:: EXTRACTED ENTRIES

==> src/rtl/ffe_data_memory_arbiter.sv <==
// Two-port ownership arbiter for the FFE data memory: Req/Grant handshake, mux Select,
// turnaround drain on every ownership change, and per-port read-data-valid strobes.
module ffe_data_memory_arbiter #(
  parameter int unsigned READ_LATENCY = 1,
  parameter int unsigned MAX_BURST    = 16,
  parameter bit          ROUND_ROBIN  = 1'b1
) (
  input  logic ClockIn,
  input  logic ResetIn_n,
  input  logic Req0,
  input  logic Req1,
  input  logic ReadEnable0,
  input  logic ReadEnable1,
  output logic Grant0,
  output logic Grant1,
  output logic Select,
  output logic RdValid0,
  output logic RdValid1,
  output logic Busy
);

  localparam int unsigned CntW = $clog2(MAX_BURST + 2);
  localparam logic [CntW-1:0] BurstMax = CntW'(MAX_BURST);
  localparam logic [2:0]      DrainLen = 3'(READ_LATENCY);

  typedef enum logic [1:0] {StIdle, StGrant0, StGrant1, StDrain} state_e;

  state_e                  state_q, state_d;
  logic                    last_owner_q, last_owner_d;
  logic [CntW-1:0]         burst_q, burst_d;
  logic [2:0]              drain_q, drain_d;
  logic                    grant0_q, grant0_d;
  logic                    grant1_q, grant1_d;
  logic                    select_q, select_d;
  logic                    busy_q, busy_d;
  logic [READ_LATENCY-1:0] pipe0_q, pipe0_d;
  logic [READ_LATENCY-1:0] pipe1_q, pipe1_d;
  logic                    preempt0, preempt1;

  // State register
  always_ff @(posedge ClockIn) begin
    if (!ResetIn_n) begin
      state_q      <= StIdle;
      last_owner_q <= 1'b1;
      burst_q      <= '0;
      drain_q      <= '0;
      grant0_q     <= 1'b0;
      grant1_q     <= 1'b0;
      select_q     <= 1'b0;
      busy_q       <= 1'b0;
      pipe0_q      <= '0;
      pipe1_q      <= '0;
    end else begin
      state_q      <= state_d;
      last_owner_q <= last_owner_d;
      burst_q      <= burst_d;
      drain_q      <= drain_d;
      grant0_q     <= grant0_d;
      grant1_q     <= grant1_d;
      select_q     <= select_d;
      busy_q       <= busy_d;
      pipe0_q      <= pipe0_d;
      pipe1_q      <= pipe1_d;
    end
  end

  assign preempt0 = (MAX_BURST != 0) && Req1 && (burst_q == BurstMax);
  assign preempt1 = (MAX_BURST != 0) && Req0 && (burst_q == BurstMax);

  // Next-state logic
  always_comb begin
    state_d = state_q;
    unique case (state_q)
      StIdle: begin
        if (Req0 && Req1) begin
          state_d = (ROUND_ROBIN && !last_owner_q) ? StGrant1 : StGrant0;
        end else if (Req0) begin
          state_d = StGrant0;
        end else if (Req1) begin
          state_d = StGrant1;
        end
      end
      StGrant0: if (!Req0 || preempt0) state_d = StDrain;
      StGrant1: if (!Req1 || preempt1) state_d = StDrain;
      StDrain: begin
        // The port that did not own the memory gets first pick out of the drain.
        if (drain_q == DrainLen) begin
          if (select_q) begin
            state_d = Req0 ? StGrant0 : (Req1 ? StGrant1 : StIdle);
          end else begin
            state_d = Req1 ? StGrant1 : (Req0 ? StGrant0 : StIdle);
          end
        end
      end
      default: state_d = StIdle;
    endcase
  end

  // Output and bookkeeping logic, registered from the next state
  always_comb begin
    grant0_d     = (state_d == StGrant0);
    grant1_d     = (state_d == StGrant1);
    busy_d       = (state_d != StIdle);
    select_d     = select_q;
    last_owner_d = last_owner_q;
    if (state_d == StGrant0) begin
      select_d     = 1'b0;
      last_owner_d = 1'b0;
    end else if (state_d == StGrant1) begin
      select_d     = 1'b1;
      last_owner_d = 1'b1;
    end

    burst_d = '0;
    if (grant0_d || grant1_d) begin
      if (state_d != state_q) begin
        burst_d = {{(CntW-1){1'b0}}, 1'b1};
      end else if (burst_q != {CntW{1'b1}}) begin
        burst_d = burst_q + 1'b1;
      end else begin
        burst_d = burst_q;
      end
    end

    drain_d = '0;
    if (state_d == StDrain) begin
      drain_d = (state_q == StDrain) ? drain_q + 3'd1 : 3'd1;
    end

    // Accepted reads travel READ_LATENCY stages; the last stage is the valid strobe.
    pipe0_d    = pipe0_q << 1;
    pipe1_d    = pipe1_q << 1;
    pipe0_d[0] = !select_q && grant0_q && ReadEnable0;
    pipe1_d[0] = select_q && grant1_q && ReadEnable1;
  end

  assign Grant0   = grant0_q;
  assign Grant1   = grant1_q;
  assign Select   = select_q;
  assign Busy     = busy_q;
  assign RdValid0 = pipe0_q[READ_LATENCY-1];
  assign RdValid1 = pipe1_q[READ_LATENCY-1];

endmodule
==> config.mk <==
export PLATFORM = sky130hd
export DESIGN_NAME = ffe_data_memory_arbiter
export DESIGN_NICKNAME = d
export VERILOG_FILES = /design/src/rtl/ffe_data_memory_arbiter.sv
export SDC_FILE = /design/constraint.sdc
export NUM_CORES = 1
export LEC_CHECK = 0
export BUFFER_PORTS_ARGS = -buffer_cell sky130_fd_sc_hd__clkbuf_2
export CELL_PAD_IN_SITES_DETAIL_PLACEMENT = 0
export CELL_PAD_IN_SITES_GLOBAL_PLACEMENT = 1
export CORE_UTILIZATION = 45
export CTS_CLUSTER_DIAMETER = 80
export DETAILED_ROUTE_END_ITERATION = 8
export PLACE_DENSITY_LB_ADDON = 0.1
export SLEW_MARGIN = 40
export SYNTH_ARGS = -nofsm -noshare
export SYNTH_HDL_FRONTEND = slang
export SYNTH_SLANG_ARGS = --single-unit
export TNS_END_PERCENT = 10
==> constraint.sdc <==
create_clock -name ClockIn -period 4.1 [get_ports ClockIn]
set_clock_uncertainty 0.1 [all_clocks]
set_input_delay 0.41 -clock ClockIn [delete_from_list [all_inputs] [get_ports ClockIn]]
set_output_delay 0.41 -clock ClockIn [all_outputs]
set_load 0.01 [all_outputs]
; After elaboration in Yosys (flattened, before gate mapping)
; Index checks and enable logic that the tools add are counted.
; W data, S select, Z words.
[classes]
n_addsub = 2
eq_ne = 10
mux = 18
bitwise = 2
reduce_logical = 22
[op_table]
columns = op, n
row1 = $mux W2, 11
row2 = $eq A2 B2 Y1 const B, 4
row3 = $pmux W2 S4, 1
row4 = $logic_and A1 B1 Y1, 7
row5 = $mux W1, 6
row6 = $reduce_bool A2 Y1, 3
row7 = $add A5 B1 Y5 const B, 1
row8 = $eq A5 B5 Y1 const B, 1
row9 = $ne A5 B5 Y1 const B, 1
row10 = $eq A2 B1 Y1 const B, 2
row11 = $reduce_and A2 Y1, 2
row12 = $add A3 B1 Y3 const B, 1
row13 = $eq A3 B1 Y1 const B, 1
row14 = $logic_not A1 Y1, 3
row15 = $logic_or A1 B1 Y1, 3
row16 = $reduce_and A3 Y1, 1
row17 = $reduce_or A3 Y1, 1
row18 = $logic_not A2 Y1, 1
row19 = $ne A2 B2 Y1, 1
row20 = $not A1 Y1, 2
row21 = $reduce_or A2 Y1, 1
[word_totals]
regBits = 17
input_bits = 6
out_inout_bits = 6
word_cells = 66

; Logic depth before layout (Yosys ltp)
[depth]
depth_word = 9
depth_mapped = 7
mapped_depth_nobuf = 7

; Worst setup path before layout
; Ideal clock, no wire load.
[synth_path]
path_kind = register -> register
startpoint = reg burst_q[0]
endpoint = reg burst_q[1]
setup_ns = 0.064
t_arrival_ns = 1.630
required_time_ns = 3.936
path_slack_ns = 2.306
stages_incl_launch_ff = 8
n_path_buf = 0
period_less_slack_ns = 1.794
path_cell_list = dfxtp_1 inv_1 ha_1 and4bb_4 a311oi_2 o21ai_4 o32a_4 nor2_1
[synth_via]
elab_chain_cells = 9
word_cells_on_any_way = 16
cone_classes = add/sub: 1 / eq/ne: 5 / mux: 3 / bitwise: 1 / reduce/logical: 6
[synth_lines]
columns = element, line
row1 = "start, declared", 30  ; logic [CntW-1:0] burst_q, burst_d;
row2 = "start signal, assigned", 56  ; burst_q <= burst_d;
row3 = $eq A5 B5 Y1, "67, 68"
row4 = $logic_and A1 B1 Y1 (on tied branches), "68, 67"
row5 = $logic_or A1 B1 Y1 (on tied branches), "84, 83"
row6 = $mux W2 (on tied branches), "84, 83"
row7 = $pmux W2 S4, 73  ; unique case (state_q)
row8 = $eq A2 B1 Y1 or $eq A2 B2 Y1 (tied branches), "101, 102"
row9 = $logic_or A1 B1 Y1, 115  ; if (grant0_d || grant1_d) begin
row10 = $not A1 Y1 (no source line), --
row11 = $reduce_or A3 Y1 (no source line), --
; Parallel ways exist; a longest one is shown, timed or not.
; A chain may end at the register's enable or synchronous reset.

; Worst setup path after layout
[layout_path]
startpoint = reg burst_q[0]
endpoint = reg burst_q[4]
; The elaborated chain is that of the path after synthesis.

==> flow_summary.toml <==
[grt]
use_met3_pct = 6.35
grt_max_degree = 13
gr-usage-met1_pct = 20.8
antenna_found_initial = 0
grtUsageTotal_pct = 17.6
grt_pass1_vias = 594
grt_pass1_wl_um = 2570
grt-ovfl-total = 0
busiest_layer = "met2"
grtUsageMet2_pct = 29.4

[floorplan]
die_w_um = 45.6
io_pins = 12
die_h_um = 45.6
start_util_pct = 49.0
dieArea_um2 = 2080
row_count = 15
core_um2 = 1750

[worst_hold_path]
min_to = "RdValid0$_SDFF_PN0_"
hold_path.class = "in -> reg"
whs_path_depth = 3
hp-start = "ReadEnable0"

[status]
status = "finished, final reports clean"

[synthesis]
syn_inst = 89
yosys.area.top_type = "dfxtp_1"
synth_top_area_share_pct = 39.8
synthTopCellsByArea = "dfxtp_1, ha_1, nor2_1"
syn_avg_cell_area_um2 = 9.60
synth.top_cells.by_count = "dfxtp_1, nor2_1, nand2_1"
synth_edf_count = 0
synthAdderAreaFrac_pct = 7.32
yosys_register_bits = 17
synthArstFlopShare_pct = 0
synth_mux_area_share_pct = 2.34
synthSimpleGateAreaFrac_pct = 27.8
synthXorXnorAreaFrac_pct = 4.10
yosys_most_used_dff = "dfxtp_1"
synth_top_family_by_area = "simple AND/OR/NAND/NOR gates"
syn_area_um2 = 855
synth_warnings = 0
synth.most_common_cell = "dfxtp_1"
syn-num-nets = 100
ys_types = 34
synth_compound_area_share_pct = 14.5
yosysSeqAreaShare_pct = 39.8

[power]
powerDensity_nw_per_um2 = 423
power_uw = 403
p_leak_uw = 0.000382
ir_drop_mv = 0.237

[clock_network]
cts_buffer_depth = 2
cts_max_level = 1
cts_tree = "yes"
cts_sinks = 17
cts_made_buffers = 3
path_clk_slew_ns = 0.09
cts.repair.resized = 0
ctsHoldBuffers = 0
clock_latency_ns = 0.28
cts_root_buffer = "clkbuf_4"
post-cts-setup-buffers = 0

[routing]
vias = 651
firstDrtPassIters = 4
drtIter0Drc = 12
drt_wl_total_um = 1510
wl_per_cell_um = 11.9
post-route-drc-count = 0
viasPerCell = 5.13
drtAntennaViolNets = 0

[setup_path]
crit_fanout = 8
cp_data_arrival_time_ns = 2.11
slowest_delay_ns = 0.41
required_ns = 4.23
rr_worst_depth = 7
reg2reg_from = "burst_q[0]$_SDFFE_PN0P_"
crit_path_start_kind = "flip-flop"
end_kind = "flip-flop"
cp_slowest_cell = "dfxtp_1"
worstReg2RegEnd = "burst_q[4]$_SDFFE_PP0P_"
r2r_slack_ns = 2.12
crit_chain = "inv_1 > ha_1 > and4bb_4 > a311oi_2 > o21ai_4 > o32a_4 > nor2_1"
critical_path_class = "reg -> reg"

[timing]
fin_crit_sh_pct = 48.2
setup_violations = 0
rsz0062_at_grt = "false"
relSlewSlack_pct = 70.5
hold_violations = 0
timing.final.crit_period_ns = 1.98
worst_pin_slew_ns = 0.441
finalSetupTns_ns = 0
fin_hold_ws_ns = 0.218
fmax_ghz = 0.506
drv_slew = 0

[cells_and_area]
final_nets = 114
n_fill_cell = 189
drive_gt1_share_pct = 21.6
antenna_cells = 0
area_delta_synth_final_pct = 11.3

[run]
maxCapViolations = 0

[placed_design]
routabilityCongestion = 0.736
portBuffers = 11
hpwlAfterDp_um = 1140
flip-flops by register name, summed over array words and instances (netlist names):
name / count
Busy: 1
Grant0: 1
Grant1: 1
RdValid0: 1
RdValid1: 1
Select: 1
burst_q: 5
drain_q: 3
last_owner_q: 1
state_q: 2
report_power, final:
part           switching [uW]  internal (uW)
Clock                    47.5           37.8
Combinational            59.0           48.0
Sequential               25.0            185
per-stage QoR:
step,instance area (um^2),worst slack (ns),std cells,util [%]
2_1_floorplan,855,2.31,89,-
4_1_cts,951,2.08,127,54.5
3_5_place_dp,925,2.12,123,53.0
3_3_place_gp,925,2.15,123,53.0
5_1_grt,951,2.02,127,54.5
6_report,951,2.12,127,54.5
area by class of cell:
class	count	area [um^2]	share of cell area, %
Clock buffer	4	26.3	2.76
Inverter	5	18.8	1.97
Multi-Input combinational cell	65	479	50.4
Sequential cell	17	340	35.8
Tap cell	25	31.3	3.29
Timing Repair Buffer	11	55.1	5.79
layout by cell type, fill, tap and decap left out, types with 2 or more instances in the layout:
master	instances
dfxtp_1	17
nor2_1	11
clkbuf_2	11
nand2_1	7
inv_1	5
ha_1	5
nand2b_1	4
nor2b_1	3
nor3_1	3
clkbuf_4	3
nand4b_1	2
nand3b_1	2
a21oi_1	2
nor3_2	2
nand3_1	2
xor2_1	2
xnor2_1	2
mux2i_1	2
critical path, delay by kind of cell (launching register included):
family,cells,cell delay [ns]
compound gates,3,0.82
fa+ha+maj,1,0.21
flops,1,0.41
buf+inv,1,0.06
simple gates,2,0.32
kinds of logic after synthesis:
kind of cell,count (synthesis)
flops,17
fa+ha+maj,5
xor+xnor,4
buf+inv,7
mux,2
simple gates,41
compound gates,13
how the worst max path moves through the flow:
stage / from / endpoint / slack [ns]
after floorplan: burst_q[0]$_SDFFE_PN0P_ / burst_q[1]$_SDFFE_PP0P_ / 2.31
after global placement: burst_q[0]$_SDFFE_PN0P_ / burst_q[4]$_SDFFE_PP0P_ / 2.15
after detailed placement: burst_q[0]$_SDFFE_PN0P_ / burst_q[4]$_SDFFE_PP0P_ / 2.12
after CTS: burst_q[0]$_SDFFE_PN0P_ / burst_q[4]$_SDFFE_PP0P_ / 2.08
after global routing: burst_q[0]$_SDFFE_PN0P_ / drain_q[2]$_SDFF_PN0_ / 2.02
final: burst_q[0]$_SDFFE_PN0P_ / burst_q[4]$_SDFFE_PP0P_ / 2.12
metal layers:
metal | vias up | routed length [um]
met5 | - | 0
li1 | 337 | -
met1 | 301 | 705
met3 | 0 | 69
met4 | 0 | 0
met2 | 13 | 737
Note: power is estimated with default switching activity, not from simulation.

::::

■ **YOUR INSTRUCTIONS**
Your answer should consist solely of the lines above from the line with "syn_inst = 89" to the line with "synth_warnings = 0", both included, reproduced exactly.

■ **COMPLETED TASK**
syn_inst = 89
yosys.area.top_type = "dfxtp_1"
synth_top_area_share_pct = 39.8
synthTopCellsByArea = "dfxtp_1, ha_1, nor2_1"
syn_avg_cell_area_um2 = 9.60
synth.top_cells.by_count = "dfxtp_1, nor2_1, nand2_1"
synth_edf_count = 0
synthAdderAreaFrac_pct = 7.32
yosys_register_bits = 17
synthArstFlopShare_pct = 0
synth_mux_area_share_pct = 2.34
synthSimpleGateAreaFrac_pct = 27.8
synthXorXnorAreaFrac_pct = 4.10
yosys_most_used_dff = "dfxtp_1"
synth_top_family_by_area = "simple AND/OR/NAND/NOR gates"
syn_area_um2 = 855
synth_warnings = 0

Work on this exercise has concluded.